Edward mengunyah pancake itu dengan gerakan lambat, Alin dan Leon kompak menatap wajah si Edward, menunggu reaksinya.

"Ayah, gimana? Pancake-nya enak kan?" Tanya Alinsya penuh harapan.

Edward menatap anak itu sejenak lalu menjawab, "Mengerikan."

Alinsya spontan mendelik heran, "Mengelikan?"

Edward meraih gelas berisi air putih, kemudian meleguk-nya hingga tak tersisa.

"Terlalu manis," lanjut Edward seraya meletakkan gelas tadi keatas meja.

Alinsya dan Leon sama-sama bernapas lega, huh kirain apaan.

"Ehehe, ayah nggak suka sama yang telalu manis, ya?" Tanya Alin dengan kekehan kecilnya.

Edward tak menjawab, dan malah terus menatap sang anak, lagi-lagi tatapan yang tidak bisa di deskripsikan begitu!

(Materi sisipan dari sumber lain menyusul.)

--- src/rtl/spec_hist_pkg.sv ---
// Shared constants for the pulse-height histogrammer: FSM encoding, default geometry
// and the drop counter ceiling.
package spec_hist_pkg;

    localparam int DWIDTH_DEF = 16;
    localparam int AWIDTH_DEF = 9;
    localparam int WORDS_DEF  = 512;
    localparam int CHW_DEF    = 12;

    localparam logic [1:0] ST_IDLE = 2'd0;
    localparam logic [1:0] ST_RD   = 2'd1;
    localparam logic [1:0] ST_WR   = 2'd2;
    localparam logic [1:0] ST_CLR  = 2'd3;

    localparam logic [15:0] DROP_MAX = 16'hFFFF;

endpackage

--- src/rtl/spec_histogrammer.sv ---
// Builds a pulse-height spectrum in an external dual-port RAM (port 1): one saturating
// read-modify-write per accepted event, plus a full-RAM zero sweep on clear.
module spec_histogrammer
    import spec_hist_pkg::*;
#(
    parameter int DWIDTH = DWIDTH_DEF,
    parameter int AWIDTH = AWIDTH_DEF,
    parameter int WORDS  = WORDS_DEF,
    parameter int CHW    = CHW_DEF
) (
    input  logic              clk,
    input  logic              rst_n,
    input  logic              acq_en,
    input  logic              ev_stb,
    input  logic [CHW-1:0]    ev_adc,
    input  logic              clr_req,
    output logic              busy,
    output logic              clr_busy,
    output logic              mem_load,
    output logic [AWIDTH-1:0] mem_addr,
    output logic [DWIDTH-1:0] mem_d,
    input  logic [DWIDTH-1:0] mem_q,
    output logic [31:0]       ev_count,
    output logic [15:0]       drop_count,
    output logic              sat_flag
);

    logic [1:0]        state_q, state_d;
    logic [AWIDTH-1:0] bin_q, bin_d;
    logic [AWIDTH-1:0] clr_addr_q, clr_addr_d;
    logic              clr_pend_q, clr_pend_d;
    logic [31:0]       ev_cnt_q, ev_cnt_d;
    logic [15:0]       drop_q, drop_d;
    logic              sat_q, sat_d;

    logic              ev_valid;
    logic              accept;
    logic              clr_go;
    logic              q_full;
    logic [AWIDTH-1:0] bin_sel;
    logic              unused_adc;

    assign ev_valid   = ev_stb && acq_en;
    assign q_full     = (mem_q == {DWIDTH{1'b1}});
    // Bins use the most significant ADC bits; the rest only feed a parity sink.
    assign bin_sel    = ev_adc[CHW-1 -: AWIDTH];
    assign unused_adc = ^ev_adc;

    always_comb begin
        state_d    = state_q;
        bin_d      = bin_q;
        clr_addr_d = clr_addr_q;
        clr_pend_d = clr_pend_q;
        ev_cnt_d   = ev_cnt_q;
        drop_d     = drop_q;
        sat_d      = sat_q;
        accept     = 1'b0;
        clr_go     = 1'b0;

        case (state_q)
            ST_IDLE: begin
                if (clr_req || clr_pend_q) begin
                    clr_go     = 1'b1;
                    clr_pend_d = 1'b0;
                    clr_addr_d = '0;
                    state_d    = ST_CLR;
                end else if (ev_valid) begin
                    accept  = 1'b1;
                    bin_d   = bin_sel;
                    state_d = ST_RD;
                end
            end
            ST_RD: begin
                if (clr_req) clr_pend_d = 1'b1;
                state_d = ST_WR;
            end
            ST_WR: begin
                if (clr_req) clr_pend_d = 1'b1;
                if (q_full) sat_d = 1'b1;
                state_d = ST_IDLE;
            end
            ST_CLR: begin
                clr_addr_d = clr_addr_q + 1'b1;
                if (clr_addr_q == AWIDTH'(WORDS - 1)) state_d = ST_IDLE;
            end
            default: state_d = ST_IDLE;
        endcase

        // A clear wipes the statistics, including any strobe lost in the same cycle.
        if (clr_go) begin
            ev_cnt_d = '0;
            drop_d   = '0;
            sat_d    = 1'b0;
        end else begin
            if (accept) ev_cnt_d = ev_cnt_q + 32'd1;
            if (ev_valid && !accept && drop_q != DROP_MAX) drop_d = drop_q + 16'd1;
        end
    end

    always_ff @(posedge clk or negedge rst_n) begin
        if (!rst_n) begin
            state_q    <= ST_IDLE;
            bin_q      <= '0;
            clr_addr_q <= '0;
            clr_pend_q <= 1'b0;
            ev_cnt_q   <= '0;
            drop_q     <= '0;
            sat_q      <= 1'b0;
        end else begin
            state_q    <= state_d;
            bin_q      <= bin_d;
            clr_addr_q <= clr_addr_d;
            clr_pend_q <= clr_pend_d;
            ev_cnt_q   <= ev_cnt_d;
            drop_q     <= drop_d;
            sat_q      <= sat_d;
        end
    end

    // RAM port is decoded from registered state only, so reset drops mem_load at once.
    always_comb begin
        mem_load = 1'b0;
        mem_addr = '0;
        mem_d    = '0;
        case (state_q)
            ST_RD: mem_addr = bin_q;
            ST_WR: begin
                mem_load = 1'b1;
                mem_addr = bin_q;
                mem_d    = q_full ? mem_q : mem_q + 1'b1;
            end
            ST_CLR: begin
                mem_load = 1'b1;
                mem_addr = clr_addr_q;
            end
            default: ;
        endcase
    end

    assign busy       = (state_q != ST_IDLE);
    assign clr_busy   = (state_q == ST_CLR);
    assign ev_count   = ev_cnt_q;
    assign drop_count = drop_q;
    assign sat_flag   = sat_q;

endmodule
--- config.mk ---
export PLATFORM = sky130hd
export DESIGN_NAME = spec_histogrammer
export DESIGN_NICKNAME = d
export VERILOG_FILES = /design/src/rtl/spec_hist_pkg.sv /design/src/rtl/spec_histogrammer.sv
export SDC_FILE = /design/constraint.sdc
export NUM_CORES = 1
export LEC_CHECK = 0
export ABC_AREA = 0
export CAP_MARGIN = 30
export CELL_PAD_IN_SITES_DETAIL_PLACEMENT = 0
export CELL_PAD_IN_SITES_GLOBAL_PLACEMENT = 1
export CORE_ASPECT_RATIO = 0.7
export CORE_UTILIZATION = 30
export DETAILED_ROUTE_END_ITERATION = 8
export PLACE_DENSITY = 0.76
export SLEW_MARGIN = 20
export SYNTH_ARGS = -nofsm -noshare
export SYNTH_HDL_FRONTEND = slang
export SYNTH_SLANG_ARGS = --single-unit
--- constraint.sdc ---
create_clock -name clk -period 2.55 [get_ports clk]
set_input_delay 0.255 -clock clk [delete_from_list [all_inputs] [get_ports clk]]
set_output_delay 0.255 -clock clk [all_outputs]
set_load 0.01 [all_outputs]
== Word-level counts from Yosys, hierarchy flattened ==
Index checks and enable logic that the tools add are counted.

* Input bits: 33
* Register bits after elaboration: 70
* Logic and storage cells: 67

* Reduce and logical (&&, ||, !) cells: 20
* Bitwise gates (word level): 1
* Muxes and demuxes: 25
* Eq/ne operators: 10
* $add $sub $neg: 4

{| class="wikitable"
|+ Operators with widths
! cell !! count
|-
| 16-bit two-way mux || 4
|-
| 32-bit two-way mux || 2
|-
| 9-bit case mux with 2 select lines || 2
|-
| 16-bit by 1-bit adder with 16-bit output, second input constant || 2
|-
| 32-bit by 1-bit adder with 32-bit output, second input constant || 1
|-
| 16-bit == test, second input constant || 1
|-
| 16-bit != test, second input constant || 1
|-
| 2-bit nonzero test || 7
|-
| 1-bit two-way mux || 11
|-
| 9-bit by 1-bit adder with 9-bit output, second input constant || 1
|-
| 9-bit == test, second input constant || 1
|-
| 9-bit two-way mux || 1
|-
| 2-bit case mux with 4 select lines || 1
|-
| 2-bit two-way mux || 3
|-
| 2-bit AND reduction || 3
|-
| 3-bit AND reduction || 2
|-
| 2-bit == test, second input constant || 2
|-
| 2-bit by 1-bit != test with 1-bit output, second input constant || 2
|-
| 2-bit OR reduction || 2
|-
| 1-bit logical AND || 3
|-
| 3-bit != test, second input constant || 1
|-
| 2-bit by 1-bit == test with 1-bit output, second input constant || 1
|-
| 2-bit logical NOT || 1
|-
| 2-bit != test, second input constant || 1
|-
| other kinds (4) || 4
|}

== Longest topological paths before layout ==
* Depth in word-level cells: 9
* Gate-level depth with buffers: 8
* Depth with buffers taken out: 7

== Least setup slack after synthesis ==
OpenSTA, ideal clock, no wires.

* Path type: register -> register
* From: register state_q[0]
* To: register drop_q[12], in the netlist drop_count[12]
* Path buffers: 1
* Setup slack: 0.497 ns
* Data required time: 2.472 ns
* Setup time: 0.078 ns
* Stages on the path, launching flop included: 8
* Data arrival time: 1.975 ns
* Path through: dfrtp_1 -> inv_1 -> ha_1 -> nor3b_1 -> or4_1 -> clkbuf_2 -> or4_1 -> a21oi_1

* Word-level cells in the longest chain between the ends: 6
* Elaborated cells on any way between the ends: 8
* Classes of those cells: mux (3); reduce/logical (5)

{| class="wikitable"
|+ RTL lines
! what !! RTL line !! source
|-
| start: declaration || spec_histogrammer.sv:28 || <nowiki>logic [1:0] state_q, state_d;</nowiki>
|-
| start signal: assignment || spec_histogrammer.sv:110 || <nowiki>state_q <= state_d;</nowiki>
|-
| 2-bit logical NOT (*) || spec_histogrammer.sv:60 || <nowiki>case (state_q)</nowiki>
|-
| 1-bit two-way mux || spec_histogrammer.sv:60 ||
|-
| 1-bit logical NOT || spec_histogrammer.sv:96 || <nowiki>if (ev_valid && !accept && drop_q != DROP_MAX) drop_d = drop_q + 16'd1;</nowiki>
|-
| 1-bit logical AND (2 in series) || spec_histogrammer.sv:96 ||
|-
| 2-bit nonzero test (no source line) || - ||
|-
| end signal: assignment || spec_histogrammer.sv:115 || <nowiki>drop_q <= drop_d;</nowiki>
|-
| end: declaration || spec_histogrammer.sv:33 || <nowiki>logic [15:0] drop_q, drop_d;</nowiki>
|}

Mark *: on every way between the ends. The rest lies on a longest branch, timed or not.
A chain may end at the register's enable or synchronous reset.

== Worst setup path in the final report ==
* From: input port mem_q[4]
* To: output port mem_d[15]

* Word-level cells in the longest chain between the ends: 3
* Elaborated cells on any way between the ends: 4
* Classes of those cells: add/sub (1); eq/ne (1); mux (2)

{| class="wikitable"
|+ RTL lines
! what !! RTL line !! source
|-
| start: declaration || spec_histogrammer.sv:22 || <nowiki>input logic [DWIDTH-1:0] mem_q,</nowiki>
|-
| 16-bit by 1-bit adder with 16-bit output / 16-bit == test (equally long branches) || spec_histogrammer.sv:130, spec_histogrammer.sv:44 ||
|-
| 16-bit two-way mux (*) || spec_histogrammer.sv:130 || <nowiki>mem_d = q_full ? mem_q : mem_q + 1'b1;</nowiki>
|-
| 16-bit two-way mux (*) || spec_histogrammer.sv:125 || <nowiki>case (state_q)</nowiki>
|-
| end: declaration || spec_histogrammer.sv:21 || <nowiki>output logic [DWIDTH-1:0] mem_d,</nowiki>
|}

Marks and branches as above.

Alinsya masih setia memandangi objek tampan di hadapannya itu.

Lalu, sungguh Alinsya terpesona! Anak kecil macam Alin aja terpesona, apalagi para gadis-gadis di luaran sana?! 

"Apa benar ayah seorang duda? Model beginian dikata anak SMA semua orang juga bakal langsung percaya! Daebak appa! Alin bener-bener bangga punya appa Edward!" batin mahluk mungil itu, penuh kebanggaan.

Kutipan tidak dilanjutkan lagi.